» What to produce
Please tally the lines in the records that include the word "combinational" and answer with the bare number.

» Data section

<<<<

===== config.mk =====
export PLATFORM = sky130hd
export DESIGN_NAME = mem_access_master
export DESIGN_NICKNAME = d
export VERILOG_FILES = /design/src/rtl/mem_if_pkg.sv /design/src/rtl/mem_access_master.sv
export SDC_FILE = /design/constraint.sdc
export NUM_CORES = 1
export LEC_CHECK = 0
export BUFFER_PORTS_ARGS = -buffer_cell sky130_fd_sc_hd__buf_2
export CORE_MARGIN = 2
export CORE_UTILIZATION = 50
export DETAILED_ROUTE_END_ITERATION = 8
export GPL_TIMING_DRIVEN = 0
export PLACE_DENSITY = 0.8
export SLEW_MARGIN = 25
export SYNTH_ARGS = -nofsm -noshare
export SYNTH_HDL_FRONTEND = slang
export SYNTH_SLANG_ARGS = --single-unit

===== constraint.sdc =====
create_clock -name clk -period 3.4 [get_ports clk]
set_input_delay 0.51 -clock clk [delete_from_list [all_inputs] [get_ports clk]]
set_output_delay 0.51 -clock clk [all_outputs]
set_load 0.05 [all_outputs]

===== src/rtl/mem_if_pkg.sv =====
// mem_if_pkg: shared definitions for the 16-bit data memory port.
//   - state_e        : controller state encoding
//   - ADDR_W_DEF     : default address width
//   - DATA_W_DEF     : default data width
//   - MEM_RD_LAT_MAX : largest supported read latency in cycles
package mem_if_pkg;

  localparam int unsigned ADDR_W_DEF     = 16;
  localparam int unsigned DATA_W_DEF     = 16;
  localparam int unsigned MEM_RD_LAT_MAX = 4;

  typedef enum logic [2:0] {
    IDLE     = 3'd0,
    W_SETUP  = 3'd1,
    W_STROBE = 3'd2,
    W_HOLD   = 3'd3,
    R_WAIT   = 3'd4,
    R_RESP   = 3'd5
  } state_e;

endpackage


===== src/rtl/mem_access_master.sv =====
// mem_access_master: initiator side of the data memory port.
// Turns CPU load/store requests into mem_addr/mem_wdata/mem_wEn activity on a
// level-sensitive memory and returns load beats to the CPU.
// Ports:
//   clk, rst_n                 : clock (rising edge), async active-low reset
//   req_valid/req_ready        : request handshake (ready only in IDLE)
//   req_write, req_addr,
//   req_wdata, req_len         : request fields, captured on acceptance
//   rsp_valid/rsp_data/rsp_last: one-cycle load beat response
//   mem_addr/mem_wdata/mem_wEn : registered memory-side outputs
//   mem_rdata                  : memory read data (combinational from mem_addr)
//   busy                       : high whenever not IDLE
module mem_access_master
  import mem_if_pkg::*;
#(
  parameter int unsigned ADDR_W = ADDR_W_DEF,
  parameter int unsigned DATA_W = DATA_W_DEF,
  parameter int unsigned RD_LAT = 1,
  parameter int unsigned LEN_W  = 4
) (
  input  logic              clk,
  input  logic              rst_n,
  input  logic              req_valid,
  output logic              req_ready,
  input  logic              req_write,
  input  logic [ADDR_W-1:0] req_addr,
  input  logic [DATA_W-1:0] req_wdata,
  input  logic [LEN_W-1:0]  req_len,
  output logic              rsp_valid,
  output logic [DATA_W-1:0] rsp_data,
  output logic              rsp_last,
  output logic [ADDR_W-1:0] mem_addr,
  output logic [DATA_W-1:0] mem_wdata,
  output logic              mem_wEn,
  input  logic [DATA_W-1:0] mem_rdata,
  output logic              busy
);

  localparam int unsigned LAT_W = $clog2(MEM_RD_LAT_MAX);
  localparam logic [LAT_W-1:0] LAT_LAST = LAT_W'(RD_LAT - 1);

  state_e              state_r;
  state_e              state_nx_s;
  logic                accept_s;
  logic                lat_last_s;
  logic                beat_last_s;
  logic [LAT_W-1:0]    lat_cnt_r;
  logic [LEN_W-1:0]    beat_cnt_r;
  logic [LEN_W-1:0]    len_r;
  logic                req_ready_r;
  logic                busy_r;
  logic                rsp_valid_r;
  logic                rsp_last_r;
  logic [DATA_W-1:0]   rsp_data_r;
  logic [ADDR_W-1:0]   mem_addr_r;
  logic [DATA_W-1:0]   mem_wdata_r;
  logic                mem_wen_r;

  // State register.
  always_ff @(posedge clk or negedge rst_n) begin
    if (!rst_n) begin
      state_r <= IDLE;
    end else begin
      state_r <= state_nx_s;
    end
  end

  // Next-state logic and acceptance decode.
  always_comb begin
    state_nx_s  = state_r;
    accept_s    = 1'b0;
    lat_last_s  = (lat_cnt_r == LAT_LAST);
    beat_last_s = (beat_cnt_r == len_r);
    case (state_r)
      IDLE: begin
        if (req_valid) begin
          accept_s   = 1'b1;
          state_nx_s = req_write ? W_SETUP : R_WAIT;
        end else begin
          state_nx_s = IDLE;
        end
      end
      W_SETUP:  state_nx_s = W_STROBE;
      W_STROBE: state_nx_s = W_HOLD;
      W_HOLD:   state_nx_s = IDLE;
      R_WAIT: begin
        if (lat_last_s) begin
          state_nx_s = R_RESP;
        end else begin
          state_nx_s = R_WAIT;
        end
      end
      R_RESP: begin
        if (beat_last_s) begin
          state_nx_s = IDLE;
        end else begin
          state_nx_s = R_WAIT;
        end
      end
      default: state_nx_s = IDLE;
    endcase
  end

  // Registered outputs and counters; status flags are derived from the next
  // state so that they line up with the state they describe.
  always_ff @(posedge clk or negedge rst_n) begin
    if (!rst_n) begin
      req_ready_r <= 1'b1;
      busy_r      <= 1'b0;
      mem_wen_r   <= 1'b0;
      mem_addr_r  <= '0;
      mem_wdata_r <= '0;
      rsp_valid_r <= 1'b0;
      rsp_last_r  <= 1'b0;
      rsp_data_r  <= '0;
      lat_cnt_r   <= '0;
      beat_cnt_r  <= '0;
      len_r       <= '0;
    end else begin
      req_ready_r <= (state_nx_s == IDLE);
      busy_r      <= (state_nx_s != IDLE);
      mem_wen_r   <= (state_nx_s == W_STROBE);
      rsp_valid_r <= 1'b0;
      rsp_last_r  <= 1'b0;
      case (state_r)
        IDLE: begin
          if (accept_s) begin
            mem_addr_r  <= req_addr;
            mem_wdata_r <= req_wdata;
            len_r       <= req_write ? '0 : req_len;
            beat_cnt_r  <= '0;
            lat_cnt_r   <= '0;
          end
        end
        R_WAIT: begin
          if (lat_last_s) begin
            rsp_data_r  <= mem_rdata;
            rsp_valid_r <= 1'b1;
            rsp_last_r  <= beat_last_s;
            lat_cnt_r   <= '0;
          end else begin
            lat_cnt_r <= lat_cnt_r + LAT_W'(1);
          end
        end
        R_RESP: begin
          // Address wraps modulo 2^ADDR_W by plain overflow.
          if (!beat_last_s) begin
            mem_addr_r <= mem_addr_r + ADDR_W'(1);
            beat_cnt_r <= beat_cnt_r + LEN_W'(1);
          end
        end
        default: begin
        end
      endcase
    end
  end

  assign req_ready = req_ready_r;
  assign busy      = busy_r;
  assign mem_wEn   = mem_wen_r;
  assign mem_addr  = mem_addr_r;
  assign mem_wdata = mem_wdata_r;
  assign rsp_valid = rsp_valid_r;
  assign rsp_last  = rsp_last_r;
  assign rsp_data  = rsp_data_r;

endmodule


==> results.cfg <==
[detailed_routing]
dr.pass1.iters = 4
drt-initial-drc-count = 154
vias = 2714
antenna_left = 0
drc = 0
routedWlPerCell_um = 14.5
wirelength_mm = 7.24
vias_per_cell = 5.44

[worst_setup_path]
reg2reg_slack_ns = 1.34
crit_required_ns = 3.62
rr_endpoint = rsp_data[10]$_DFFE_PN0P_
critPathCaptureType = flop
criticalPathCategory = reg -> reg
cp_data_arrival_time_ns = 2.27
timing.rr.start = state_r[0]$_DFF_PN0_
startpoint_type = flop
cp_max_fo = 10
worst_r2r_path_depth = 6

[power]
power.total_mw = 4.29
intPower_mw = 2.03
power.leakage_nw = 1.93
p_sw_share_pct = 52.6
powerDensity_nw_per_um2 = 1100
p_sw_mw = 2.25
combPwrFrac_pct = 55.1
vdd_ir_drop_max_uv = 675
p_seq_share_pct = 32.1
clockPowerShare_pct = 12.8

[timing]
relSlewSlack_pct = 56.1
fin_hold_ws_ns = 0.105
finalClockSkew_ns = 0.0100
hold_viol_final = 0
slew_viol_final = 0
timing.fmax_ghz = 0.487
min_period_over_period_pct = 60.5
final.setup.tns_ns = 0
final-setup-viol-count = 0
tightest_slew_ns = 0.657
rsz0062_at_grt = no
period_needed_ns = 2.06

[clocking]
post_cts_buffers = 0
cts_tree = built
cts_root_buf = clkbuf_8
worstSkewPairLatency_ns = 0.34
hold_buffers = 0
cts-resized-gates = 0
h-tree-depth = 3
numClockSinks = 66
clock_path_buffers = 2
clkTransAtPathRegs_ns = 0.08
numCtsBuffers = 9

[finish]
num_antenna_cells = 0
fin_nets = 479
fin_area_um2 = 3880
drive_above_1_share_pct = 35.4
synthToLayoutAreaGrowth_pct = 26.7
fin_util_pct = 65.6

[logic_synthesis]
ys_warn_count = 0
ys_types = 45
syn-num-nets = 359
synth_area_per_cell_um2 = 10.2
synth.most_common_cell = nand2_1
synth_edf_count = 0
ys_ff_latch = 66
synth_top_area_share_pct = 53.1
synth_ff_type = dfrtp_1
ys_top_cells_by_area = dfrtp_1, nand2_1, mux2_2, a21oi_1, o2bb2a_1
yosys-top-cells-count = nand2_1, dfrtp_1, mux2_2, a21oi_1, clkbuf_1
netlist_area_um2 = 3060
synth_cells = 299
async_flop_share_pct = 100
ys_seq_area_share_pct = 53.9
yosys.area.top_type = dfrtp_1

[die]
die-width_um = 82.3
io_pins = 109
start_util_pct = 51.8
die_area_um2 = 6770
core.rowCount = 28
core_area_um2 = 5920
die_h_um = 82.3

[run]
drv_cap = 0

[placement]
dpl_cell_area_um2 = 3720
portBuffers = 108
gp_congestion = 0.848
dp_hpwl_mm = 5.37

[global_routing]
grt_pass1_wl_mm = 11.6
grt_max_degree = 35
grt_pass1_vias = 2582
grt_usage_pct = 22.7
antenna_found_initial = 0
overflow = 0

[worst_hold_path]
hold_path.class = in -> async

[status]
status = completed
-- final cells by class --
| class | count | area (um^2) |
|---|---|---|
| Buffer | 22 | 96.3 |
| Clock buffer | 10 | 128 |
| Clock inverter | 6 | 35.0 |
| Fill cell | 467 | 2040 |
| Inverter | 5 | 18.8 |
| Multi-Input combinational cell | 206 | 1300 |
| Sequential cell | 66 | 1650 |
| Tap cell | 75 | 93.8 |
| Timing Repair Buffer | 109 | 563 |
-- power by group through the flow --
stage | clock [mW] | sequential, mW | combinational, mW
2_1_floorplan | 0 | 2.42 | 0.752
3_3_place_gp | 0 | 1.36 | 2.33
3_5_place_dp | 0 | 1.38 | 2.38
4_1_cts | 0.563 | 1.37 | 2.38
5_1_grt | 0.601 | 1.42 | 2.54
6_report | 0.550 | 1.37 | 2.36
-- worst max path at each step --
stage                                    startpoint                        to  cells past startpoint
after floorplan             mem_addr[1]$_DFFE_PN0P_  mem_addr[14]$_DFFE_PN0P_                      6
final                          state_r[0]$_DFF_PN0_  rsp_data[10]$_DFFE_PN0P_                      6
after CTS                      state_r[0]$_DFF_PN0_  rsp_data[10]$_DFFE_PN0P_                      6
after global routing      beat_cnt_r[1]$_DFFE_PN0P_  mem_addr[13]$_DFFE_PN0P_                      4
after global placement         state_r[0]$_DFF_PN0_  rsp_data[13]$_DFFE_PN0P_                      6
after detailed placement       state_r[0]$_DFF_PN0_  rsp_data[14]$_DFFE_PN0P_                      6
-- sequential cells by signal, summed over array words and instances (netlist names) --
name	cells
busy	1
rsp_valid	1
req_ready	1
state_r	3
lat_cnt_r	2
mem_addr	16
mem_wEn	1
len_r	4
mem_wdata	16
rsp_last	1
beat_cnt_r	4
rsp_data	16
-- worst max-delay path, stage by stage (launching register included) --
cell	delay, ns
dfrtp_1	0.36
clkbuf_1	0.18
nor3b_1	0.47
and2_1	0.20
buf_4	0.17
buf_4	0.20
mux2_2	0.35
-- cells by family (layout without fill, tap and decap cells) --
kind of cell | Yosys count | after routing | synth area share [%]
AOI/OAI and AO/OA | 63 | 63 | 15.0
xor gates and xnor gates | 5 | 5 | 1.43
adders and majority gates | 4 | 4 | 1.63
buffers and inverters | 27 | 152 | 3.76
DFF | 66 | 66 | 53.9
muxes | 17 | 17 | 6.21
and+or+nand+nor | 117 | 117 | 18.0
-- layout by cell type, fill, tap and decap left out, types with 2 or more instances in the layout --
cell        instances
nand4_1             3
o21ai_0             7
inv_1               5
o22ai_1             8
clkinvlp_4          2
dfrtp_1            65
o31ai_1             2
nor2_1              9
nand3_1             9
o211ai_1            5
nand2_1            68
a2bb2oi_1           3
nor3b_1             2
buf_1               5
and3_1              3
o2bb2a_1            6
and4_1              3
a21oi_1            12
clkinv_2            4
and2_1              5
mux2_2             16
o22a_1              2
buf_2             112
nand3b_1            5
a22oi_1             2
a22o_1              2
buf_4               3
nor3_1              5
a31oi_1             6
o2bb2ai_1           2
clkbuf_1           11
xor2_1              4
clkbuf_8            9
ha_1                4
-- through the flow --
stage | worst slack (ns) | std cells
after floorplan | 1.55 | 299
after global placement | 1.37 | 482
after detailed placement | 1.31 | 483
after CTS | 1.31 | 499
after global routing | 1.16 | 499
final | 1.34 | 499
-- layer usage --
| metal | part of all wire, % | global-route usage (%) |
|---|---|---|
| met5 | 0 | 0 |
| met4 | 1.7 | 11.3 |
| met3 | 7.5 | 5.22 |
| met2 | 48 | 36.8 |
| met1 | 42 | 28.5 |
No activity file was read; power rests on OpenSTA's default activity.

>>>>

» Result
3